Entender la vida

El transcurso de una vida es una oportunidad única para aprender. Lecciones valiosas se nos van presentando con cada acontecimiento que nos toca vivir. Según la forma en que reaccionamos, si no nos dejamos vencer ante las dificultades y si nos comportamos fieles a nuestros principios, vamos anotando puntos a favor en nuestro libro de la vida personal.
Como si nos hubiéramos inscripto en un curso de una universidad, aprendemos distintas materias que podrían llamarse: Paciencia (encargándose la vida de comprobar una y mil veces con cuánta contamos); Lealtad (hacia las propias convicciones y hacia las relaciones y los afectos); Fidelidad (a los altos principios de la vida); Amor (a todo por igual, hasta manifestarlo en cada acción, en cada respiración y en cada pensamiento). Y, cuando llega el final del curso, rendimos examen.
Las personas somos almas que necesitan del cuerpo físico para adquirir experiencia. A veces, las lecciones que tenemos que aprender resultan demasiado duras porque no entendemos, o no prestamos la debida atención y nos distraemos en otros asuntos.
Hay materias para todos los gustos y cada uno elige la que más le conviene ese año… una vida.
Acá muchos se dirán:

—¿Me van a hacer creer que yo elegí lo que me toca vivir, si me sale todo mal y estoy desconforme con mi pareja, mi trabajo y me falta salud?

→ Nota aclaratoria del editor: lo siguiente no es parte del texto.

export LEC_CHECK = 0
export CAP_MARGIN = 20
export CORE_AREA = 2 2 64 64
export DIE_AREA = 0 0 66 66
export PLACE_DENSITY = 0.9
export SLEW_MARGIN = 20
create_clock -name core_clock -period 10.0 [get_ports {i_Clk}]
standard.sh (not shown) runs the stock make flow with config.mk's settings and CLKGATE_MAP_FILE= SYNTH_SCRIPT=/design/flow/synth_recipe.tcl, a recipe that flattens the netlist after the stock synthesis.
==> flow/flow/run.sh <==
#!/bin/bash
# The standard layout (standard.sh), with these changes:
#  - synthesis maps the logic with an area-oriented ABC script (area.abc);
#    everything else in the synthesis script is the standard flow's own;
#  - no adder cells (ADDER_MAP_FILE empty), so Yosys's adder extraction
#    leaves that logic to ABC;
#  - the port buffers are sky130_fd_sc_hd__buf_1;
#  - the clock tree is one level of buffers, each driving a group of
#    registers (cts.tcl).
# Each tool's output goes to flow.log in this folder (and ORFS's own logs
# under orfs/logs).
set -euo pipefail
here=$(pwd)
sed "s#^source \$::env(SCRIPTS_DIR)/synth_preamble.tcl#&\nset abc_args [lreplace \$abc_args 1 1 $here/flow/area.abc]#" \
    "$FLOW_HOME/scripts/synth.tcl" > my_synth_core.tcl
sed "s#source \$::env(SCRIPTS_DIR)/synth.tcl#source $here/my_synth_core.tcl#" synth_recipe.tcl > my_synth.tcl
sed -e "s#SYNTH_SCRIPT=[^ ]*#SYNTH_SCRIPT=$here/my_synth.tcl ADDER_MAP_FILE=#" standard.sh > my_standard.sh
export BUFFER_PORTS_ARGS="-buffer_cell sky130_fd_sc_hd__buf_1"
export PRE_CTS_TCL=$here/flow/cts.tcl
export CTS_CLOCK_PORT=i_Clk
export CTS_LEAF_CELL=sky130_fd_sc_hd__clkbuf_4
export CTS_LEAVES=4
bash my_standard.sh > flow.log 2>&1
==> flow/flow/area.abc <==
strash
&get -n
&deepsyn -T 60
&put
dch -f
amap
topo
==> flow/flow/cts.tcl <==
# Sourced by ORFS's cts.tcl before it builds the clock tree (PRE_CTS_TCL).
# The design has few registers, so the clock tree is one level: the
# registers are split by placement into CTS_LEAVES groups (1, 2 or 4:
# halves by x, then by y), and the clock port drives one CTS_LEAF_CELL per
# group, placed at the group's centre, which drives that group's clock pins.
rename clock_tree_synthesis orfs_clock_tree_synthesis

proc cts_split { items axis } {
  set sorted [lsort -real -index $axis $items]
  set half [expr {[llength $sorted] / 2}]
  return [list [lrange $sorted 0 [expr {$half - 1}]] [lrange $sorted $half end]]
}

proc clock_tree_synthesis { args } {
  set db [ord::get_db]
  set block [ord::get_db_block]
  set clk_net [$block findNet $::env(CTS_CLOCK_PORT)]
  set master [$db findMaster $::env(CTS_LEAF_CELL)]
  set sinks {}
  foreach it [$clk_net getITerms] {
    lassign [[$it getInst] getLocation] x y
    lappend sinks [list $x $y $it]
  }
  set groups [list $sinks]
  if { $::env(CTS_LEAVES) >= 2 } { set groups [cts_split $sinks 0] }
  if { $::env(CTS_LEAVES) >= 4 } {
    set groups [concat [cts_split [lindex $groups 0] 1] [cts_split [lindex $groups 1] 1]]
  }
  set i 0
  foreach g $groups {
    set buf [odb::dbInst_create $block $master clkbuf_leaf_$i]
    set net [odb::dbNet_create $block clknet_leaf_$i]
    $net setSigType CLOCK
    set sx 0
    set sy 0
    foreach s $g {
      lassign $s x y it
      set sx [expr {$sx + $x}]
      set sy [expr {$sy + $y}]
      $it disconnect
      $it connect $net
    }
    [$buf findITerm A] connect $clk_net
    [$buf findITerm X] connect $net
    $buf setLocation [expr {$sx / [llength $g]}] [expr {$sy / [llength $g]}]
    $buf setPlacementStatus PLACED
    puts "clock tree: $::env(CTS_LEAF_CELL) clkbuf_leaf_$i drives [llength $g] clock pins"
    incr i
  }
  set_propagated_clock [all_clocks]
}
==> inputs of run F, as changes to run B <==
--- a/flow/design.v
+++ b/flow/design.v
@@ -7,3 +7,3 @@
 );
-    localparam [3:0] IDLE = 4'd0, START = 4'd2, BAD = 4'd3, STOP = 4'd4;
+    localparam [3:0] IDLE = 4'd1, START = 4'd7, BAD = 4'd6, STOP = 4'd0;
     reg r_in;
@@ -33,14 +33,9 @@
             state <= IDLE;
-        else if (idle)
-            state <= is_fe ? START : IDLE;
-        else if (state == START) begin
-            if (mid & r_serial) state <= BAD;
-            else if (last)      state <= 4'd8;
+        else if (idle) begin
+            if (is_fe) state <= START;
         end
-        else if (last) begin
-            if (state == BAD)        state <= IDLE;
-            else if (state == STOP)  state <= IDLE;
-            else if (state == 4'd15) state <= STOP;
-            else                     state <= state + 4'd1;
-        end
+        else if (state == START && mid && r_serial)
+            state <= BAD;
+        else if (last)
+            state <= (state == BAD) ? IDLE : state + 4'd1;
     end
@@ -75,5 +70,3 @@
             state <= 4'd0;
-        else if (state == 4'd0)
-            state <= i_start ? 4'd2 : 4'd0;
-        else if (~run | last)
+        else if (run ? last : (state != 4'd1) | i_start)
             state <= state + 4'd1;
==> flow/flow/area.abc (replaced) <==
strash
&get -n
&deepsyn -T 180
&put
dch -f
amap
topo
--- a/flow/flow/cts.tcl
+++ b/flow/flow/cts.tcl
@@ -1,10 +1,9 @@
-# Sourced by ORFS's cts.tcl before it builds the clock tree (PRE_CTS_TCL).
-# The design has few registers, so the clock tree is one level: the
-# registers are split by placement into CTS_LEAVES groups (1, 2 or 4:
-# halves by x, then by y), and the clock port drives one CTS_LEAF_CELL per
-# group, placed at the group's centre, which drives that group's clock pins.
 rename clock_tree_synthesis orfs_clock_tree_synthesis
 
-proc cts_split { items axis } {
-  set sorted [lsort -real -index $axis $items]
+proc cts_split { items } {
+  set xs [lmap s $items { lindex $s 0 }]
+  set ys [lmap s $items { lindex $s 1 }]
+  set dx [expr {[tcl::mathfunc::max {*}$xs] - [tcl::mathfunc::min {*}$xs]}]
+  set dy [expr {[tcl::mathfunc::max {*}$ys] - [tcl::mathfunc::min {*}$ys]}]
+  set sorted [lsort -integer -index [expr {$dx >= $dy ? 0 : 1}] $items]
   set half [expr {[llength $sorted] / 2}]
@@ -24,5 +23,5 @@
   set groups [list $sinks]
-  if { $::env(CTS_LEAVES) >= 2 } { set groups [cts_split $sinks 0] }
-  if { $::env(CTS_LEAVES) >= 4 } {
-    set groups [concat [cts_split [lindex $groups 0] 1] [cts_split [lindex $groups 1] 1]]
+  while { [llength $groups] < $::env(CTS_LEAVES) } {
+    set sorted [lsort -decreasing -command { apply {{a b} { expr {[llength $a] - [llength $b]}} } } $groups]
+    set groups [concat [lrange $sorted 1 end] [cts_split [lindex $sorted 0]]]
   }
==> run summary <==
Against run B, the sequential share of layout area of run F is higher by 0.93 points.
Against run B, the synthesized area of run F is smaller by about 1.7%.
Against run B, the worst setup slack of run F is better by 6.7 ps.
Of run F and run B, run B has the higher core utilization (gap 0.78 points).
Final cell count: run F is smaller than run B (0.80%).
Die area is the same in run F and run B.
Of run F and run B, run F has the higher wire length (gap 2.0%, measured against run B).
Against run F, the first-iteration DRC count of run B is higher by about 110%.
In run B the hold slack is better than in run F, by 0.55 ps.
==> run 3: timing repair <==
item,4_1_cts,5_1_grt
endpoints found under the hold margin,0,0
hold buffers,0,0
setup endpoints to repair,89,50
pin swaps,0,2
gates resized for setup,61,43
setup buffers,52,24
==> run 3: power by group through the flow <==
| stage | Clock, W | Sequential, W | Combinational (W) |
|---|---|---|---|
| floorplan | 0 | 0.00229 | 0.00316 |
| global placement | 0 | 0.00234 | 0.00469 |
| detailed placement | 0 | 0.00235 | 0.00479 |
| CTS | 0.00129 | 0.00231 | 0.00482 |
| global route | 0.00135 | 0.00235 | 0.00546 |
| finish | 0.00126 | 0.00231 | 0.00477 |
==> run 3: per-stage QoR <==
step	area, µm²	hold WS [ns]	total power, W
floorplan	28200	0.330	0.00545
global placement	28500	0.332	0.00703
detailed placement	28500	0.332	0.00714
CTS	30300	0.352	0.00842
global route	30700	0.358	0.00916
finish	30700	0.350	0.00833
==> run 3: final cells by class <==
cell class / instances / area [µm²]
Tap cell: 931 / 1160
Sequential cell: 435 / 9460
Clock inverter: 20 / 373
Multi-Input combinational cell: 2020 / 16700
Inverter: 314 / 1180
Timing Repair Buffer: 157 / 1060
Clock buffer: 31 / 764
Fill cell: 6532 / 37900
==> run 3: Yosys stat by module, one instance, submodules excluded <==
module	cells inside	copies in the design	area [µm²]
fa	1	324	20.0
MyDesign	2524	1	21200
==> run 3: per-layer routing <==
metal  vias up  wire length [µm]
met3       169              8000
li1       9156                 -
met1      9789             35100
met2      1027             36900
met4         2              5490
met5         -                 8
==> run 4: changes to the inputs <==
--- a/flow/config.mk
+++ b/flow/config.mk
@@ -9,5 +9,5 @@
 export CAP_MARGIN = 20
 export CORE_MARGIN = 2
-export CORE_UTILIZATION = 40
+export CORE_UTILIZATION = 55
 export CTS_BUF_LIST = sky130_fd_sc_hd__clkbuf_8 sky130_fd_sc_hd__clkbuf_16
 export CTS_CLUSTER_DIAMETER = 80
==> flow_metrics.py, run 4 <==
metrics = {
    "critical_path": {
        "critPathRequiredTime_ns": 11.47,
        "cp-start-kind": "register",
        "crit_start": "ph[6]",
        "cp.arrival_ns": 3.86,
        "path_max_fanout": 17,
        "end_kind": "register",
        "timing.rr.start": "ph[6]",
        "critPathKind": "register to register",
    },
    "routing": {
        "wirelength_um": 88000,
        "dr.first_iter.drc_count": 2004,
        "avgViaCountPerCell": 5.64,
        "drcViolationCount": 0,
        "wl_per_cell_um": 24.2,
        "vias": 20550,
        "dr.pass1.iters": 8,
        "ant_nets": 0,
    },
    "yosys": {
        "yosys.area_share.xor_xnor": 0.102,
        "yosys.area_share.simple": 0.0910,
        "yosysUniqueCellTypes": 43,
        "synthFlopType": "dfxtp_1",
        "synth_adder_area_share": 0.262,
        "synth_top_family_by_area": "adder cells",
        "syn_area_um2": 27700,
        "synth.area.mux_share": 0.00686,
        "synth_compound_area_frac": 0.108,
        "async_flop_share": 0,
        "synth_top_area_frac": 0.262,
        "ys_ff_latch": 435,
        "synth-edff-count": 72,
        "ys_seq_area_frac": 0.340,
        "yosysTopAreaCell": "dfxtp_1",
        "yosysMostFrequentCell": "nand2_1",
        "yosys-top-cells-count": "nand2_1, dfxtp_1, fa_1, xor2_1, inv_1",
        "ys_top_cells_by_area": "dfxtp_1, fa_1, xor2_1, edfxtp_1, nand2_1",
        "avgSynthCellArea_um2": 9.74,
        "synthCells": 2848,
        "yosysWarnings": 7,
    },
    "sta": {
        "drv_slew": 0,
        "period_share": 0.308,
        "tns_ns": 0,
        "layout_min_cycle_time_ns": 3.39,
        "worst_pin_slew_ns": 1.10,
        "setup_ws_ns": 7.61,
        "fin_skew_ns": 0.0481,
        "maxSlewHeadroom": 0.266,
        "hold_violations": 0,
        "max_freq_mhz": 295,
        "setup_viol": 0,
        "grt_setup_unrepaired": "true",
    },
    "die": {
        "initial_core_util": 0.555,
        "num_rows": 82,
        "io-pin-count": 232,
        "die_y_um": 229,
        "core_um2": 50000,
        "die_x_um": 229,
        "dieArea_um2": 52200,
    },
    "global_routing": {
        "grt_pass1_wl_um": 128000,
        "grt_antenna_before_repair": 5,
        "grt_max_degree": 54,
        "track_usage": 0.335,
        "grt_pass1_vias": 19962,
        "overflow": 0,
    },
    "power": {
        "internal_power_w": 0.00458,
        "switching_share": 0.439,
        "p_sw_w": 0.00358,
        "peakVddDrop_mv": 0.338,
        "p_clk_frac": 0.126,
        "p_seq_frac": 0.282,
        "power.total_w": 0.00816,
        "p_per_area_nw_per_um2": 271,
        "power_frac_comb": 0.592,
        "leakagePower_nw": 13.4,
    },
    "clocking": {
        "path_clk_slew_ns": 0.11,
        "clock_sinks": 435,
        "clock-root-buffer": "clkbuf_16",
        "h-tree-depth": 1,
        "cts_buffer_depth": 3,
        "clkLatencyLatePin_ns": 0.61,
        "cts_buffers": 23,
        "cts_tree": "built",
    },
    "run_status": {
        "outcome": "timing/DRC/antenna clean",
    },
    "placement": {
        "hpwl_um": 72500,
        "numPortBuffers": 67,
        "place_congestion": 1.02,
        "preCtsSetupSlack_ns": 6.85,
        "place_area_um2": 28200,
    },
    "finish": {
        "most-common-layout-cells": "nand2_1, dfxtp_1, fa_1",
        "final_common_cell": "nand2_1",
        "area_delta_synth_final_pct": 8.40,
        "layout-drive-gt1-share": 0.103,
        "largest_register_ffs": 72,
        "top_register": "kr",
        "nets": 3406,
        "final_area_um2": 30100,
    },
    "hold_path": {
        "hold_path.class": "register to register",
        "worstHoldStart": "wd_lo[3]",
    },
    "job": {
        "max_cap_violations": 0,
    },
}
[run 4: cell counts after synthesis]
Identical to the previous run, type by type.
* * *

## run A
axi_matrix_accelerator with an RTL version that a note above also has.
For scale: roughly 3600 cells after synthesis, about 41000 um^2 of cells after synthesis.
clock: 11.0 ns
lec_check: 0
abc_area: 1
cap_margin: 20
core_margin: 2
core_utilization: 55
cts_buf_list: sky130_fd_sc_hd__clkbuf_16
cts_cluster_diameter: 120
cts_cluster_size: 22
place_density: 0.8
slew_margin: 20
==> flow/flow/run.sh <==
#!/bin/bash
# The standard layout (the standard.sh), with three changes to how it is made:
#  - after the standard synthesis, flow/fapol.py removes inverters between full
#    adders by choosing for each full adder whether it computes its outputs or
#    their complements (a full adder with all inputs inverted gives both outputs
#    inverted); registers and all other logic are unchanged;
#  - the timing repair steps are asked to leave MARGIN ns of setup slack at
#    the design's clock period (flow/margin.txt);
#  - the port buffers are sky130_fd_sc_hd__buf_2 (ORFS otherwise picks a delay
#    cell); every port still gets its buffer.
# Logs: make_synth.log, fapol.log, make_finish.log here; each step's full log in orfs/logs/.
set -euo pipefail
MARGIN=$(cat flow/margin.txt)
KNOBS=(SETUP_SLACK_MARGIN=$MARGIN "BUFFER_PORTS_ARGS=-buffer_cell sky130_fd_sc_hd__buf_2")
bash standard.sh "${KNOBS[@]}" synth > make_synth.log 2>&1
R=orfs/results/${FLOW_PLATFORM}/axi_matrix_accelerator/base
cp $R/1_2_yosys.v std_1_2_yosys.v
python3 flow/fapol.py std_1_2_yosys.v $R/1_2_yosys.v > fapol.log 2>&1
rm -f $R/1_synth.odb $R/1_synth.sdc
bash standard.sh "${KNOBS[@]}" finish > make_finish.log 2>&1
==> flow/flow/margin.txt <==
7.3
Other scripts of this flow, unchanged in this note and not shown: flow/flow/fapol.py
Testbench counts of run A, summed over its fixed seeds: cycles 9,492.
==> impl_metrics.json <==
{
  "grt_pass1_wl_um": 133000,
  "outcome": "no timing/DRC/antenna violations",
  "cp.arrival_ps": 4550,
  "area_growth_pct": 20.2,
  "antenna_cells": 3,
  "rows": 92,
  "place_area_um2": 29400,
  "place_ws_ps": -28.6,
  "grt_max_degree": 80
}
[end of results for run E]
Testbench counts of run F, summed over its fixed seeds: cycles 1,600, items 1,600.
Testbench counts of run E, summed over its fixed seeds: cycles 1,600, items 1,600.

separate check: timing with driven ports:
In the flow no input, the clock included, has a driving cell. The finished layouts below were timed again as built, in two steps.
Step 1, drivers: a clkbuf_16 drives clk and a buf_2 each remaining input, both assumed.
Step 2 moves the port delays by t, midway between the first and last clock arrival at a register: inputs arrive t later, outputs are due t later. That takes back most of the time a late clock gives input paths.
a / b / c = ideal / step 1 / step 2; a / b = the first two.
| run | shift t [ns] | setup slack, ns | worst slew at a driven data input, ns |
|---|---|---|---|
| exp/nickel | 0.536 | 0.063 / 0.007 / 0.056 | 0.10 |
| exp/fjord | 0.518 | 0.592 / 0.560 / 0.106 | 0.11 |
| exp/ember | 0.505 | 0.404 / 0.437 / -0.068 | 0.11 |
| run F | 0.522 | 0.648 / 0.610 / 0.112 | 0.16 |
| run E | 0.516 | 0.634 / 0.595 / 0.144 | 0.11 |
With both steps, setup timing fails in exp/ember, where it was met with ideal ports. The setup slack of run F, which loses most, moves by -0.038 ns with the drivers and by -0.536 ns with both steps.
Source: an optimization exercise on an open RTL-to-GDS flow (aim: small area, a short achievable clock period and few clock cycles). Production flows keep margins and buffers that such runs may drop. Function was checked by simulation only, so behaviour that the tests miss may differ from the original. Power is estimated from default activity; no workload was simulated.

===== flow/run.sh =====
#!/bin/bash
# Standard layout, with plain buffers on the ports instead of the default delay-cell buffers.
set -euo pipefail
bash standard.sh BUFFER_PORTS_ARGS="-buffer_cell sky130_fd_sc_hd__buf_1" finish > standard.log 2>&1

===== standard.sh =====
#!/bin/bash
# synth_recipe.tcl (not shown) runs the flow's synth.tcl, then flattens the netlist and writes it again
# the make line also repeats each setting of config.mk as NAME=value (left out here)
make -C /OpenROAD-flow-scripts/flow DESIGN_CONFIG=/design/flow/config.mk WORK_HOME=/design/flow/orfs CLKGATE_MAP_FILE= SYNTH_SCRIPT=/design/flow/synth_recipe.tcl "${@:-finish}"

===== config.mk =====
export PLATFORM = sky130hd
export DESIGN_NAME = div32
export DESIGN_NICKNAME = div32
export VERILOG_FILES = /design/flow/design.v
export SDC_FILE = /design/flow/constraint.sdc
export NUM_CORES = 8
export LEC_CHECK = 0
export ABC_AREA = 1
export CAP_MARGIN = 20
export CORE_MARGIN = 2
export CORE_UTILIZATION = 40
export CTS_BUF_LIST = sky130_fd_sc_hd__clkbuf_8
export CTS_CLUSTER_SIZE = 16
export PLACE_DENSITY = 0.6
export SETUP_SLACK_MARGIN = 2.7
export SLEW_MARGIN = 20

===== constraint.sdc =====
create_clock -name core_clock -period 5.0 [get_ports {clk}]
set_input_delay 1.0000 -clock core_clock [delete_from_list [all_inputs] [get_ports {clk}]]
set_output_delay 1.0000 -clock core_clock [all_outputs]
set_load 0.01 [all_outputs]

Tengan la seguridad de que, cuando —siendo almas— planificamos lo que va a ser nuestra vida en este mundo, cuidamos de elegir aquello que más nos conviene, ya que aquí aprendemos por medio del sufrimiento… hasta el día en que nos damos cuenta de que podemos continuar aprendiendo a través de la felicidad y del servicio desinteresado.
Intentemos encontrarle la vuelta a la vida. Comencemos por perdonarnos y por perdonar; tratemos de comprender el punto de vista de los demás y limemos las asperezas de nuestro carácter.
Realicemos un rápido conteo mental de las cosas que tenemos y por las que podemos dar gracias, aunque sean mínimas.
¿Tenemos salud? ¿Un perrito que nos ladre? ¿Agua corriente? ¿Una cama para dormir? ¿Cenamos anoche? ¿Al menos un pariente? ¿Y un amigo? (Si no lo tenemos, hay que encontrarlo con urgencia). ¿Un techo? ¿Estamos enfermos, pero la vamos sorteando? ¿Tenemos fuerzas para caminar y seguir adelante? ¿Y ganas de vivir?
Pensemos qué cosas nos hacen falta para ser felices. Es probable que, si le damos vueltas a la idea durante un rato, lleguemos a la conclusión de que, para ser felices, necesitamos… nada. Porque descubriremos que la felicidad es un estado del alma; algo que nace desde adentro, una manera de ver el lado positivo en cada cosa que nos sucede.
Y sentiremos en nuestro interior —como cuando se enciende una luz en la oscuridad— que somos Dioses aprendiendo. Entonces entenderemos el verdadero significado de la vida.